**ASSIGNED TASK**
The lines to repeat are those below from the one containing "assign hs_ok = pll_sel & PLL_POWERED;" down to the one containing "div3_q <= div3_q", both included; reproduce them exactly and nothing else.

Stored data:

——

$ cat src/core/rst_clk_seq_defines.vh
// Constants for the reset and clock sequencer
`ifndef RST_CLK_SEQ_DEFINES_VH
`define RST_CLK_SEQ_DEFINES_VH

// Counter width for all release delays
`define CNT_W 7
// Extended power-on stretch, in master oscillator cycles
`define EXT_POR_CYCLES 7'd64
// Clock-generation release delay, in master oscillator cycles
`define CLKGEN_DLY_CYCLES 7'd32
// Peripheral release delay, in bus clock cycles
`define PERIPH_DLY_CYCLES 7'd32
// Core release delay, in bus clock cycles
`define CORE_DLY_CYCLES 7'd32
// Counter start value
`define CNT_ZERO 7'h00

// Clock source select encoding
`define SRC_PLL 1'b1
// PLL multiplier and rate ceilings (informative)
`define PLL_MULT 24
`define HS_CLK_MAX_MHZ 96
`define X2_CLK_MAX_MHZ 64
`define BUS_CLK_MAX_MHZ 32
// PLL edge counter for the divide-by-three
`define DIV3_W 2
`define DIV3_LAST 2'h2
`define DIV3_ZERO 2'h0

// Phase encoding width
`define PHASE_W 3

// Reset and clock levels
`define RST_ON 1'b0
`define RST_OFF 1'b1
`define CLK_LOW 1'b0
`define EN_OFF 1'b0

`endif

$ cat src/core/reset_and_clock_sequencer.v
// Reset phasing and system clock derivation for the integration unit
`timescale 1ns/1ps
`include "rst_clk_seq_defines.vh"
module reset_and_clock_sequencer (
    input wire SYSTEM_CLOCK,
    input wire RSTN,
    input wire POR_N,
    input wire EXT_RST_N,
    input wire SW_RST_REQ,
    input wire WDOG_RST_N,
    input wire MASTER_OSC_IN,
    input wire PLL_CLK_IN,
    input wire CLK_SRC_SEL,
    input wire PLL_POWERED,
    input wire TIMER_FAST_SEL,
    input wire PWM_FAST_SEL,
    input wire HOLDOFF_REQ,
    input wire WAIT_MODE,
    input wire STOP_MODE,
    input wire CORE_CLK_DIS,
    input wire PERIPH_CLK_DIS,
    output wire JTAG_RST_N,
    output wire EXT_POR_N,
    output wire CLK_GEN_RST_N,
    output wire PERIPH_RST_N,
    output wire CORE_RST_N,
    output wire FAST_CLK,
    output wire X2_CLK,
    output wire BUS_CLK,
    output wire BUS_CLK_DLY,
    output wire CORE_CLK,
    output wire MEM_CLK,
    output wire PERIPH_CLK,
    output wire ADC_BUS_CLK,
    output wire TIMER_CLK,
    output wire PWM_CLK
);
    localparam [`PHASE_W-1:0] PH_HOLD = 3'h0;
    localparam [`PHASE_W-1:0] PH_CLKGEN = 3'h1;
    localparam [`PHASE_W-1:0] PH_PERIPH = 3'h2;
    localparam [`PHASE_W-1:0] PH_CORE = 3'h3;
    localparam [`PHASE_W-1:0] PH_RUN = 3'h4;

    // Saturating count toward a limit
    function [`CNT_W-1:0] sat_inc;
        input [`CNT_W-1:0] val;
        input [`CNT_W-1:0] lim;
        begin
            sat_inc = (val == lim) ? lim : val + 7'h01;
        end
    endfunction

    // Timer or PWM clock choice: triple rate only when allowed
    function pick_clk;
        input fast_sel;
        input hs_ok;
        input fast_clk;
        input bus_clk;
        begin
            pick_clk = (fast_sel & hs_ok) ? fast_clk : bus_clk;
        end
    endfunction

    wire por_s;
    wire ext_s;
    wire arst_n;
    wire por_arst_n;
    wire comb_rst_n;
    wire osc_rise;
    wire osc_fall;
    wire pll_rise;
    wire pll_edge;
    wire pll_sel;
    wire hs_ok;
    wire bus_rise;
    wire dly_fall;
    wire core_run;
    wire periph_run;

    reg osc_q;
    reg osc_prev_q;
    reg pll_q;
    reg pll_prev_q;
    reg [`CNT_W-1:0] ext_cnt_q;
    reg ext_por_n_q;
    reg [`PHASE_W-1:0] ph_q;
    reg [`PHASE_W-1:0] ph_d;
    reg [`CNT_W-1:0] cnt_q;
    reg [`CNT_W-1:0] cnt_d;
    reg clkgen_q;
    reg clkgen_d;
    reg periph_q;
    reg periph_d;
    reg core_q;
    reg core_d;
    reg fast_q;
    reg [`DIV3_W-1:0] div3_q;
    reg x2_q;
    reg x2_prev_q;
    reg bus_q;
    reg bus_dly_q;
    reg dly_prev_q;
    reg core_en_q;
    reg periph_en_q;
    reg core_clk_q;
    reg periph_clk_q;
    reg timer_clk_q;
    reg pwm_clk_q;

    reset_sync u_por_sync (
        .clk(SYSTEM_CLOCK),
        .arst_n(RSTN & POR_N),
        .rst_n_out(por_s)
    );

    reset_sync u_ext_sync (
        .clk(SYSTEM_CLOCK),
        .arst_n(RSTN & EXT_RST_N),
        .rst_n_out(ext_s)
    );

    assign arst_n = por_s & ext_s;
    assign por_arst_n = por_s;
    assign comb_rst_n = arst_n & WDOG_RST_N & ~SW_RST_REQ;

    // test access reset from power-on or RSTN only
    assign JTAG_RST_N = por_s;

    // Sample the oscillator and PLL clocks as plain levels
    always @(posedge SYSTEM_CLOCK or negedge RSTN) begin
        if (!RSTN) begin
            osc_q <= `CLK_LOW;
            osc_prev_q <= `CLK_LOW;
            pll_q <= `CLK_LOW;
            pll_prev_q <= `CLK_LOW;
        end else begin
            osc_q <= MASTER_OSC_IN;
            osc_prev_q <= osc_q;
            pll_q <= PLL_CLK_IN;
            pll_prev_q <= pll_q;
        end
    end

    // oscillator edges seen even during reset
    assign osc_rise = osc_q & ~osc_prev_q;
    assign osc_fall = ~osc_q & osc_prev_q;
    assign pll_rise = pll_q & ~pll_prev_q;
    assign pll_edge = pll_q ^ pll_prev_q;

    // power-on stretch, restarted by any new power-on
    always @(posedge SYSTEM_CLOCK or negedge por_arst_n) begin
        if (!por_arst_n) begin
            ext_cnt_q <= `CNT_ZERO;
            ext_por_n_q <= `RST_ON;
        end else begin
            if (osc_rise) begin
                ext_cnt_q <= sat_inc(ext_cnt_q, `EXT_POR_CYCLES);
            end
            if (ext_cnt_q == `EXT_POR_CYCLES) begin
                ext_por_n_q <= `RST_OFF;
            end
        end
    end

    assign EXT_POR_N = ext_por_n_q;

    // Bus clock edges used by the later release phases
    assign bus_rise = bus_q & ~bus_dly_q;
    assign dly_fall = ~bus_dly_q & dly_prev_q;

    // Release phase sequencing
    always @* begin
        ph_d = ph_q;
        cnt_d = cnt_q;
        clkgen_d = clkgen_q;
        periph_d = periph_q;
        core_d = core_q;
        if (!comb_rst_n) begin
            ph_d = PH_HOLD;
            cnt_d = `CNT_ZERO;
            clkgen_d = `RST_ON;
            periph_d = `RST_ON;
            core_d = `RST_ON;
        end else begin
            case (ph_q)
                PH_HOLD: begin
                    // wait for the power-on stretch first
                    if (ext_por_n_q) begin
                        ph_d = PH_CLKGEN;
                        cnt_d = `CNT_ZERO;
                    end
                end
                PH_CLKGEN: begin
                    if (osc_rise) begin
                        cnt_d = sat_inc(cnt_q, `CLKGEN_DLY_CYCLES);
                    end
                    if ((cnt_q == `CLKGEN_DLY_CYCLES) && osc_fall) begin
                        clkgen_d = `RST_OFF;
                        ph_d = PH_PERIPH;
                        cnt_d = `CNT_ZERO;
                    end
                end
                PH_PERIPH: begin
                    if (bus_rise) begin
                        cnt_d = sat_inc(cnt_q, `PERIPH_DLY_CYCLES);
                    end
                    if ((cnt_q == `PERIPH_DLY_CYCLES) && dly_fall) begin
                        periph_d = `RST_OFF;
                        ph_d = PH_CORE;
                        cnt_d = `CNT_ZERO;
                    end
                end
                PH_CORE: begin
                    if (bus_rise) begin
                        cnt_d = sat_inc(cnt_q, `CORE_DLY_CYCLES);
                    end
                    // core waits for delayed clock fall
                    if ((cnt_q == `CORE_DLY_CYCLES) && dly_fall) begin
                        core_d = `RST_OFF;
                        ph_d = PH_RUN;
                        cnt_d = `CNT_ZERO;
                    end
                end
                PH_RUN: begin
                    ph_d = PH_RUN;
                end
                default: begin
                    ph_d = PH_HOLD;
                    cnt_d = `CNT_ZERO;
                end
            endcase
        end
    end

    // releases happen on a rising system clock edge
    always @(posedge SYSTEM_CLOCK or negedge arst_n) begin
        if (!arst_n) begin
            ph_q <= PH_HOLD;
            cnt_q <= `CNT_ZERO;
            clkgen_q <= `RST_ON;
            periph_q <= `RST_ON;
            core_q <= `RST_ON;
        end else begin
            ph_q <= ph_d;
            cnt_q <= cnt_d;
            clkgen_q <= clkgen_d;
            periph_q <= periph_d;
            core_q <= core_d;
        end
    end

    assign CLK_GEN_RST_N = clkgen_q;
    assign PERIPH_RST_N = periph_q;
    assign CORE_RST_N = core_q;

    assign pll_sel = (CLK_SRC_SEL == `SRC_PLL);
    // triple rate needs PLL powered and selected
    assign hs_ok = pll_sel & PLL_POWERED;

    // Clock dividers, held low while clock generation is in reset
    always @(posedge SYSTEM_CLOCK or negedge arst_n) begin
        if (!arst_n) begin
            fast_q <= `CLK_LOW;
            div3_q <= `DIV3_ZERO;
            x2_q <= `CLK_LOW;
            x2_prev_q <= `CLK_LOW;
            bus_q <= `CLK_LOW;
            bus_dly_q <= `CLK_LOW;
            dly_prev_q <= `CLK_LOW;
        end else if (!clkgen_q) begin
            fast_q <= `CLK_LOW;
            div3_q <= `DIV3_ZERO;
            x2_q <= `CLK_LOW;
            x2_prev_q <= `CLK_LOW;
            bus_q <= `CLK_LOW;
            bus_dly_q <= `CLK_LOW;
            dly_prev_q <= `CLK_LOW;
        end else begin
            // PLL over two, off on oscillator source
            if (!pll_sel) begin
                fast_q <= `CLK_LOW;
            end else if (pll_rise) begin
                fast_q <= ~fast_q;
            end
            if (pll_sel) begin
                if (pll_edge) begin
                    if (div3_q == `DIV3_LAST) begin
                        div3_q <= `DIV3_ZERO;
                        x2_q <= ~x2_q;
                    end else begin
                        div3_q <= div3_q + 2'h1;
                    end
                end
            end else begin
                div3_q <= `DIV3_ZERO;
                x2_q <= osc_q;
            end
            x2_prev_q <= x2_q;
            // bus clock is double-rate over two
            if (x2_q & ~x2_prev_q) begin
                bus_q <= ~bus_q;
            end
            bus_dly_q <= bus_q;
            dly_prev_q <= bus_dly_q;
        end
    end

    // stall conditions for core and peripheral groups
    assign core_run = ~(HOLDOFF_REQ | WAIT_MODE | STOP_MODE | CORE_CLK_DIS);
    assign periph_run = ~(STOP_MODE | PERIPH_CLK_DIS);

    // Gate enables change only while the bus clock is low
    always @(posedge SYSTEM_CLOCK or negedge arst_n) begin
        if (!arst_n) begin
            core_en_q <= `EN_OFF;
            periph_en_q <= `EN_OFF;
        end else if (!bus_q) begin
            core_en_q <= core_run;
            periph_en_q <= periph_run;
        end
    end

    // gated clocks, timer and PWM may run triple rate
    always @(posedge SYSTEM_CLOCK or negedge arst_n) begin
        if (!arst_n) begin
            core_clk_q <= `CLK_LOW;
            periph_clk_q <= `CLK_LOW;
            timer_clk_q <= `CLK_LOW;
            pwm_clk_q <= `CLK_LOW;
        end else begin
            core_clk_q <= bus_q & core_en_q;
            periph_clk_q <= bus_q & periph_en_q;
            timer_clk_q <= periph_en_q & pick_clk(TIMER_FAST_SEL, hs_ok, fast_q, bus_q);
            pwm_clk_q <= periph_en_q & pick_clk(PWM_FAST_SEL, hs_ok, fast_q, bus_q);
        end
    end

    // converter gets only its bus clock here
    assign ADC_BUS_CLK = periph_clk_q;
    assign FAST_CLK = fast_q;
    assign X2_CLK = x2_q;
    assign BUS_CLK = bus_q;
    assign BUS_CLK_DLY = bus_dly_q;
    assign CORE_CLK = core_clk_q;
    // Memory shares the core clock
    assign MEM_CLK = core_clk_q;
    assign PERIPH_CLK = periph_clk_q;
    assign TIMER_CLK = timer_clk_q;
    assign PWM_CLK = pwm_clk_q;

    // no interrupt output exists on this block
endmodule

——

**WORKED SOLUTION**
    assign hs_ok = pll_sel & PLL_POWERED;

    // Clock dividers, held low while clock generation is in reset
    always @(posedge SYSTEM_CLOCK or negedge arst_n) begin
        if (!arst_n) begin
            fast_q <= `CLK_LOW;
            div3_q <= `DIV3_ZERO;
            x2_q <= `CLK_LOW;
            x2_prev_q <= `CLK_LOW;
            bus_q <= `CLK_LOW;
            bus_dly_q <= `CLK_LOW;
            dly_prev_q <= `CLK_LOW;
        end else if (!clkgen_q) begin
            fast_q <= `CLK_LOW;
            div3_q <= `DIV3_ZERO;
            x2_q <= `CLK_LOW;
            x2_prev_q <= `CLK_LOW;
            bus_q <= `CLK_LOW;
            bus_dly_q <= `CLK_LOW;
            dly_prev_q <= `CLK_LOW;
        end else begin
            // PLL over two, off on oscillator source
            if (!pll_sel) begin
                fast_q <= `CLK_LOW;
            end else if (pll_rise) begin
                fast_q <= ~fast_q;
            end
            if (pll_sel) begin
                if (pll_edge) begin
                    if (div3_q == `DIV3_LAST) begin
                        div3_q <= `DIV3_ZERO;
                        x2_q <= ~x2_q;
                    end else begin
                        div3_q <= div3_q + 2'h1;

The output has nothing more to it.